Friday, July 8, 2011

Where tooth fairies fear to tread

Yesterday I sat in the dentist’s chair, with the sound of a drill boring into the bone in my mouth. I felt like I was in a road construction crew, with me as the road. The drilling finally stopped, and then for some reason the dentist had to start hammering. All in the process of raising my sinus and putting in an implant.

This wasn’t my first implant, although it was my first raised sinus. There is a commercial on Israeli television advertising “direct car insurance” without the middle-man agent - mocking the fact that we are simply financing the agent’s rich lifestyle in not going the “direct insurance” way. Well, I feel like I am supporting a whole dental clinic, with the dental work they have done on me lately. Yesterday I asked where Carmit, the head of finances at the clinic, was. “Gone away on vacation,” they told me. “Of course she is,” I thought. “I am probably sending her first class.”

And I ask myself - “What is the point?” Is there any point in investing so much in such an old horse? Maybe the money would be better spent in a continuous supply of whiskey. The good years are clearly behind me. Adva, my wife, gets mad at me when I talk like this. Go figure.
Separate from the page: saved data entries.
[src/rtl/alu_arbiter_if.sv]
// Request/response bundle between two ALU requesters, the consumer and alu_arbiter.
// rsp_err exists only when ALU_ARB_OPCHECK_EN is defined.
interface alu_arbiter_if #(
  parameter int WIDTH = 64
);
  logic             req0_valid;
  logic             req0_ready;
  logic [3:0]       req0_op;
  logic [WIDTH-1:0] req0_x;
  logic [WIDTH-1:0] req0_y;
  logic             req1_valid;
  logic             req1_ready;
  logic [3:0]       req1_op;
  logic [WIDTH-1:0] req1_x;
  logic [WIDTH-1:0] req1_y;
  logic             rsp_valid;
  logic             rsp_ready;
  logic             rsp_id;
  logic [WIDTH-1:0] rsp_result;
  logic             rsp_zero;
`ifdef ALU_ARB_OPCHECK_EN
  logic             rsp_err;
`endif

  modport slave (
    input  req0_valid, req0_op, req0_x, req0_y,
    input  req1_valid, req1_op, req1_x, req1_y,
    input  rsp_ready,
    output req0_ready, req1_ready,
    output rsp_valid, rsp_id, rsp_result, rsp_zero
`ifdef ALU_ARB_OPCHECK_EN
    , output rsp_err
`endif
  );

  modport master (
    output req0_valid, req0_op, req0_x, req0_y,
    output req1_valid, req1_op, req1_x, req1_y,
    output rsp_ready,
    input  req0_ready, req1_ready,
    input  rsp_valid, rsp_id, rsp_result, rsp_zero
`ifdef ALU_ARB_OPCHECK_EN
    , input rsp_err
`endif
  );
endinterface

[src/rtl/alu_arbiter.sv]
// Two-requester round-robin front end for one shared combinational ALU, one registered response.
// Zero-bubble response handoff; ALU_ARB_OPCHECK_EN adds illegal-opcode detection and rsp_err.
module alu #(
  parameter int WIDTH = 64
) (
  input  logic [3:0]       ctl_i,
  input  logic [WIDTH-1:0] x_i,
  input  logic [WIDTH-1:0] y_i,
  output logic [WIDTH-1:0] alu_out_o,
  output logic             zero_o
);
  always_comb begin
    alu_out_o = '0;
    case (ctl_i)
      4'b0000: alu_out_o = x_i & y_i;
      4'b0001: alu_out_o = x_i | y_i;
      4'b0010: alu_out_o = x_i + y_i;
      4'b0110: alu_out_o = x_i - y_i;
      default: alu_out_o = '0;
    endcase
    zero_o = (alu_out_o == '0);
  end
endmodule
Dentistry has gone a long way, since I was a child. I remember the sound of the drill and my sister’s screams, as she went into the dentist before me. My sister, being three years older than I, has led the way through much of my life. She has met all of the milestones, such as turning 30 (officially “over the hill”), well before me, preparing the way, so that by the time I reached such milestones, they were quite anti-climactic. As was the pain in the dentist’s chair, taking my turn after her. It was never as bad as her screams built it up to be.

All in all, the pain has been taken out of the dentist equation since then, with all of the drugs that have been developed. Although I often manage to be the odd case out. The last time they had to pull out a tooth, when it was discovered that it had become shattered under a filling, it had to be taken  out in bits and pieces, a process that took much longer than expected. And towards the end, the anaesthetic had worn off and renewed anaesthetic would not take. So the last bit, including the sewing in of stitches, was done without pain killer. Did it hurt? God, yes. How did I take it? In quite a philosophical vein, actually. I figured that at this time of life, I deserved the pain. For what exactly? Does it really matter? If we dig hard enough, reasons can be found. And the pain was welcome in a weird masochistic sort of way.  It was probably the only exciting thing that happened to me in the last couple of months.

But yesterday, the treatment was quite painless. The young Israeli dentist, in gleefully arranging his tools, told me to raise my left hand if there was anything wrong. But I just settled back and the left hand never went up. Wouldn’t it be nice if we could approach life that way?

Left hand goes up. “Ah... God,” I say, “this is a bit too painful.”
“Yes, I know,” God responds, as s/he goes on drilling.
“Ah...,” I say, shifting uncomfortably in the chair, “why did you tell me to raise my hand if it won’t change anything?”
God smiles and stops drilling for one brief moment. “We like to give you the feeling of control over your own destiny.”
With that, God chuckles and pulls the goggles back down over his/her eyes and goes on drilling. Who says the gods don’t have a sense of humour.